This design comes from an exercise in tuning for small area on the open sky130 flow, not from production work.
In this exercise RTL edits were held to simulation tests only and were not proved equivalent to the original.
Power is estimated from default activity; no workload was simulated.

## config.mk

```make
export PLATFORM = sky130hd
export DESIGN_NAME = r30x_engine
export DESIGN_NICKNAME = r30x_engine
export VERILOG_FILES = /design/flow/design.v
export SDC_FILE = /design/flow/constraint.sdc
export NUM_CORES = 4
export LEC_CHECK = 0
export CAP_MARGIN = 20
export CORE_MARGIN = 2
export CORE_UTILIZATION = 45
export SLEW_MARGIN = 20
```

## constraint.sdc

```tcl
create_clock -name core_clock -period 45.0 [get_ports {clk}]
set_input_delay 9.0000 -clock core_clock [delete_from_list [all_inputs] [get_ports {clk}]]
set_output_delay 9.0000 -clock core_clock [all_outputs]
set_load 0.01 [all_outputs]
```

Work required> Count the lines of the entries above that contain the word "constraint" and give only the number.

Written answer> 2